#### EXERCISE PROMPT:
Search for the word "phase" in the entries. Each line that holds it should be copied.

═══ RECORDS PROVIDED

<file path="src/wgs_pkg.sv">
// constants and command codes of the wave generator sequencer
package wgs_pkg;
	localparam int CLK_MHZ         = 100;
	// servo cycle period limits and step in microseconds
	localparam int SERVO_MIN_US    = 100;
	localparam int SERVO_MAX_US    = 200;
	localparam int SERVO_STEP_US   = 25;
	localparam int SERVO_MIN_CYC   = SERVO_MIN_US * CLK_MHZ;
	localparam int SERVO_STEP_CYC  = SERVO_STEP_US * CLK_MHZ;
	// period code n selects SERVO_MIN_US + n * SERVO_STEP_US
	localparam logic [2:0] PERIOD_CODE_MAX  = 3'h4;
	localparam logic [2:0] PERIOD_CODE_DFLT = 3'h4;
	// start mode word fields
	localparam int MODE_W          = 16;
	localparam int MODE_IMM_BIT    = 0;
	localparam int MODE_TRIG_BIT   = 1;
	localparam int OPT_ENDPT_BIT   = 8;
	localparam logic [MODE_W-1:0] MODE_STOP = 16'h0000;
	// error codes
	localparam logic [7:0] ERR_NONE         = 8'h00;
	localparam logic [7:0] ERR_WAVE_STOPPED = 8'h0a;
	// volatile defaults
	localparam logic [15:0] RATE_DFLT     = 16'h0001;
	localparam logic [1:0]  TRIG_SEL_DFLT = 2'h0;
	localparam int TRIG_INPUTS    = 4;

	typedef enum logic [3:0] {
		OP_WAVE_OUTPUT_CONTROL,
		OP_GENERAL_STOP,
		OP_FAST_STOP,
		OP_RECORDING_RESTART,
		OP_CYCLE_LIMIT,
		OP_POINT_HOLD_RATE,
		OP_OUTPUT_OFFSET,
		OP_TRIGGER_CONFIG,
		OP_TABLE_LENGTH,
		OP_MOTION,
		OP_SERVO_MODE,
		OP_CONTROL_MODE
	} wgs_op_t;
endpackage : wgs_pkg

</file>
<file path="src/wgs_top.sv">
// wave generator sequencer: servo tick, generators, command interlocks
// Summary of operation
// - generator outputs step only inside the servo cycle processing phase
// - start mode bit 0 starts at once, bit 1 waits on trigger level
// - option bit 8 starts each later cycle at previous cycle endpoint
// - wave control with mode 0 stops the named generator only
// - general stop or fast stop of running output sets error code 10
// - general stop or fast stop clears stored start modes to zero
// - nonzero cycle limit stops the generator when completed cycles reach it
// - immediate start pulses the data recording trigger
// - recording restart while output runs pulses the recording trigger
// - servo mode or control mode change refused while generator runs
// - motion commands for a running axis are refused
// - analog controlled axis keeps running but its values are not fed
// - analog controlled axis accepts stop but refuses start
// - trigger started output pauses on low trigger, pause is no stop
// - trigger selection is volatile and returns to default at reset
// - running mask output shows which generators run
// - stored start mode word of each generator is readable
// - servo period 100 to 200 us in 25 us steps, default 200
// - period code is taken only once after reset release
// - load indicator output, high share above 70 percent means overload
// - load indicator rises at servo cycle start, falls when processing ends
// - each point held for table rate servo cycles, default 1
// - emitted value is offset plus current point, plus the endpoint base when option bit 8 is set
`timescale 1ns/10ps
module wgs_top #(
	parameter int N_GEN     = 2,
	parameter int TBL_DEPTH = 16,
	parameter int PT_W      = 16,
	parameter int SERVO_MIN_CYC  = wgs_pkg::SERVO_MIN_CYC,
	parameter int SERVO_STEP_CYC = wgs_pkg::SERVO_STEP_CYC,
	// index widths are needed by the port list itself
	localparam int GW = (N_GEN > 1) ? $clog2(N_GEN) : 1,
	localparam int AW = $clog2(TBL_DEPTH)
) (
	input  wire logic                      sys_clk,
	input  wire logic                      rst_n,
	input  wire logic [2:0]                period_code_nv,
	input  wire logic                      cmd_valid,
	input  wire wgs_pkg::wgs_op_t          cmd_op,
	input  wire logic [GW-1:0]             cmd_gen,
	input  wire logic [15:0]               cmd_arg,
	output logic                           cmd_ack,
	output logic                           cmd_refused,
	input  wire logic                      tbl_we,
	input  wire logic [GW-1:0]             tbl_gen,
	input  wire logic [AW-1:0]             tbl_addr,
	input  wire logic [PT_W-1:0]           tbl_data,
	input  wire logic [wgs_pkg::TRIG_INPUTS-1:0] trig_in,
	input  wire logic [N_GEN-1:0]          analog_ctl,
	input  wire logic                      err_read,
	output logic [7:0]                     err_code,
	output logic [N_GEN-1:0]               running,
	output logic [N_GEN*wgs_pkg::MODE_W-1:0] start_mode,
	output logic [N_GEN*PT_W-1:0]          gen_value,
	output logic [N_GEN-1:0]               gen_value_valid,
	output logic                           rec_trigger,
	output logic                           load_ind
);
	localparam int CW  = $clog2(SERVO_MIN_CYC + 4 * SERVO_STEP_CYC + 1);
	localparam int PHW = GW;
	localparam int MW  = wgs_pkg::MODE_W;

	generate
		if (N_GEN < 1 || N_GEN > 4 || TBL_DEPTH < 2 ||
			TBL_DEPTH > 65536 || PT_W < 2 || SERVO_MIN_CYC < 2 ||
			SERVO_STEP_CYC < 0) begin : g_bad
			$error("wgs_top: unsupported parameter values");
		end
	endgenerate

	typedef struct packed {
		logic                             booted;
		logic [CW-1:0]                    period;
		logic [CW-1:0]                    per_cnt;
		logic                             busy;
		logic [PHW-1:0]                   phase;
		logic [7:0]                       err;
		logic                             rec_pulse;
		logic [N_GEN-1:0]                 run;
		logic [N_GEN-1:0]                 stop_pend;
		logic [N_GEN-1:0]                 trig_mode;
		logic [N_GEN-1:0]                 endpt;
		logic [N_GEN-1:0]                 val_pulse;
		logic [N_GEN-1:0][MW-1:0]         smode;
		logic [N_GEN-1:0][AW-1:0]         idx;
		logic [N_GEN-1:0][AW-1:0]         last;
		logic [N_GEN-1:0][15:0]           hold;
		logic [N_GEN-1:0][15:0]           rate;
		logic [N_GEN-1:0][15:0]           limit;
		logic [N_GEN-1:0][15:0]           done;
		logic [N_GEN-1:0][1:0]            trig_sel;
		logic [N_GEN-1:0][PT_W-1:0]       offset;
		logic [N_GEN-1:0][PT_W-1:0]       base;
		logic [N_GEN-1:0][PT_W-1:0]       value;
		logic [N_GEN-1:0][TBL_DEPTH-1:0][PT_W-1:0] tbl;
	} wgs_state_t;

	wgs_state_t q;
	wgs_state_t d;

	// next state: boot latch, servo divider, generator steps, commands
	always_comb begin
		logic          tick;
		logic          gen_ok;
		logic [CW-1:0] per_new;
		tick    = 1'b0;
		gen_ok  = 32'(cmd_gen) < N_GEN;
		per_new = '0;
		d             = q;
		d.val_pulse   = '0;
		d.rec_pulse   = 1'b0;
		cmd_ack       = 1'b0;
		cmd_refused   = 1'b0;

		// one cycle after release: take the period code and volatile defaults
		if (!q.booted) begin
			d.booted = 1'b1;
			if (period_code_nv <= wgs_pkg::PERIOD_CODE_MAX)
				per_new = CW'(SERVO_MIN_CYC + SERVO_STEP_CYC *
					32'(period_code_nv));
			else
				per_new = CW'(SERVO_MIN_CYC + SERVO_STEP_CYC *
					32'(wgs_pkg::PERIOD_CODE_DFLT));
			d.period = per_new;
			for (int g = 0; g < N_GEN; g++) begin
				d.rate[g]     = wgs_pkg::RATE_DFLT;
				d.trig_sel[g] = wgs_pkg::TRIG_SEL_DFLT;
				d.last[g]     = AW'(TBL_DEPTH - 1);
			end
		end else if (q.per_cnt == q.period - CW'(1)) begin
			d.per_cnt = '0;
			tick      = 1'b1;
		end else begin
			d.per_cnt = q.per_cnt + CW'(1);
		end

		// processing phase: one generator per clock, load high meanwhile
		if (tick) begin
			d.busy  = 1'b1;
			d.phase = '0;
		end else if (q.busy) begin
			if (32'(q.phase) == N_GEN - 1)
				d.busy = 1'b0;
			else
				d.phase = q.phase + PHW'(1);
		end

		for (int g = 0; g < N_GEN; g++) begin
			if (q.busy && 32'(q.phase) == g) begin
				if (q.stop_pend[g]) begin
					d.run[g]       = 1'b0;
					d.stop_pend[g] = 1'b0;
				end else if (q.run[g] && !(q.trig_mode[g] &&
					!trig_in[q.trig_sel[g]])) begin
					d.value[g] = q.offset[g] + q.base[g] +
						q.tbl[g][q.idx[g]];
					// analog control keeps the sequence but hides it
					d.val_pulse[g] = !analog_ctl[g];
					if (q.hold[g] + 16'h0001 >= q.rate[g]) begin
						d.hold[g] = '0;
						if (q.idx[g] == q.last[g]) begin
							d.idx[g]  = '0;
							d.done[g] = q.done[g] + 16'h0001;
							if (q.endpt[g])
								d.base[g] = q.base[g] + q.tbl[g][q.last[g]] -
									q.tbl[g][0];
							if (q.limit[g] != '0 &&
								q.done[g] + 16'h0001 >= q.limit[g])
								d.stop_pend[g] = 1'b1;
						end else begin
							d.idx[g] = q.idx[g] + AW'(1);
						end
					end else begin
						d.hold[g] = q.hold[g] + 16'h0001;
					end
				end
			end
		end

		// error code: a query clears it, a new stop in that cycle wins
		if (err_read)
			d.err = wgs_pkg::ERR_NONE;

		if (cmd_valid && q.booted) begin
			unique case (cmd_op)
				wgs_pkg::OP_WAVE_OUTPUT_CONTROL: begin
					if (!gen_ok) begin
						cmd_refused = 1'b1;
					end else if (cmd_arg == wgs_pkg::MODE_STOP) begin
						// stop is taken even under analog control
						d.stop_pend[cmd_gen] = q.run[cmd_gen];
						d.smode[cmd_gen]     = wgs_pkg::MODE_STOP;
						cmd_ack              = 1'b1;
					end else if (analog_ctl[cmd_gen] ||
						!(cmd_arg[wgs_pkg::MODE_IMM_BIT] ||
						cmd_arg[wgs_pkg::MODE_TRIG_BIT])) begin
						cmd_refused = 1'b1;
					end else begin
						d.smode[cmd_gen]     = cmd_arg;
						d.run[cmd_gen]       = 1'b1;
						d.stop_pend[cmd_gen] = 1'b0;
						d.idx[cmd_gen]       = '0;
						d.hold[cmd_gen]      = '0;
						d.done[cmd_gen]      = '0;
						d.base[cmd_gen]      = '0;
						d.trig_mode[cmd_gen] =
							!cmd_arg[wgs_pkg::MODE_IMM_BIT];
						d.endpt[cmd_gen] =
							cmd_arg[wgs_pkg::OPT_ENDPT_BIT];
						d.rec_pulse = cmd_arg[wgs_pkg::MODE_IMM_BIT];
						cmd_ack     = 1'b1;
					end
				end
				wgs_pkg::OP_GENERAL_STOP, wgs_pkg::OP_FAST_STOP: begin
					for (int g = 0; g < N_GEN; g++) begin
						d.stop_pend[g] = q.run[g];
						d.smode[g]     = wgs_pkg::MODE_STOP;
					end
					if (|q.run)
						d.err = wgs_pkg::ERR_WAVE_STOPPED;
					cmd_ack = 1'b1;
				end
				wgs_pkg::OP_RECORDING_RESTART: begin
					d.rec_pulse = |q.run;
					cmd_ack     = |q.run;
					cmd_refused = ~|q.run;
				end
				wgs_pkg::OP_CYCLE_LIMIT: begin
					// counting restarts at the moment the limit is written
					if (gen_ok) begin
						d.limit[cmd_gen] = cmd_arg;
						d.done[cmd_gen]  = '0;
					end
					cmd_ack     = gen_ok;
					cmd_refused = !gen_ok;
				end
				wgs_pkg::OP_POINT_HOLD_RATE: begin
					if (gen_ok && cmd_arg != '0) begin
						d.rate[cmd_gen] = cmd_arg;
						cmd_ack         = 1'b1;
					end else begin
						cmd_refused = 1'b1;
					end
				end
				wgs_pkg::OP_OUTPUT_OFFSET: begin
					if (gen_ok)
						d.offset[cmd_gen] = PT_W'(cmd_arg);
					cmd_ack     = gen_ok;
					cmd_refused = !gen_ok;
				end
				wgs_pkg::OP_TRIGGER_CONFIG: begin
					if (gen_ok)
						d.trig_sel[cmd_gen] = cmd_arg[1:0];
					cmd_ack     = gen_ok;
					cmd_refused = !gen_ok;
				end
				wgs_pkg::OP_TABLE_LENGTH: begin
					// length may not move under a running index
					if (gen_ok && !q.run[cmd_gen] && cmd_arg != '0 &&
						32'(cmd_arg) <= TBL_DEPTH) begin
						d.last[cmd_gen] = AW'(cmd_arg - 16'h0001);
						cmd_ack         = 1'b1;
					end else begin
						cmd_refused = 1'b1;
					end
				end
				wgs_pkg::OP_MOTION, wgs_pkg::OP_SERVO_MODE,
				wgs_pkg::OP_CONTROL_MODE: begin
					cmd_refused = !gen_ok || q.run[cmd_gen];
					cmd_ack     = gen_ok && !q.run[cmd_gen];
				end
				default: begin
					cmd_refused = 1'b1;
				end
			endcase
		end else if (cmd_valid) begin
			cmd_refused = 1'b1;
		end

		// table writes land in the generator's own store
		if (tbl_we && 32'(tbl_gen) < N_GEN)
			d.tbl[tbl_gen][tbl_addr] = tbl_data;
	end

	// state register; reset clears everything, defaults follow at boot
	always_ff @(posedge sys_clk or negedge rst_n) begin
		if (!rst_n)
			q <= '0;
		else
			q <= d;
	end

	// outputs straight from the state register
	assign err_code        = q.err;
	assign running         = q.run;
	assign start_mode      = q.smode;
	assign gen_value       = q.value;
	assign gen_value_valid = q.val_pulse;
	assign rec_trigger     = q.rec_pulse;
	assign load_ind        = q.busy;
endmodule : wgs_top

</file>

══════

#### OUTPUT FOR THIS TASK:
// - generator outputs step only inside the servo cycle processing phase
		logic [PHW-1:0]                   phase;
		// processing phase: one generator per clock, load high meanwhile
			d.phase = '0;
			if (32'(q.phase) == N_GEN - 1)
				d.phase = q.phase + PHW'(1);
			if (q.busy && 32'(q.phase) == g) begin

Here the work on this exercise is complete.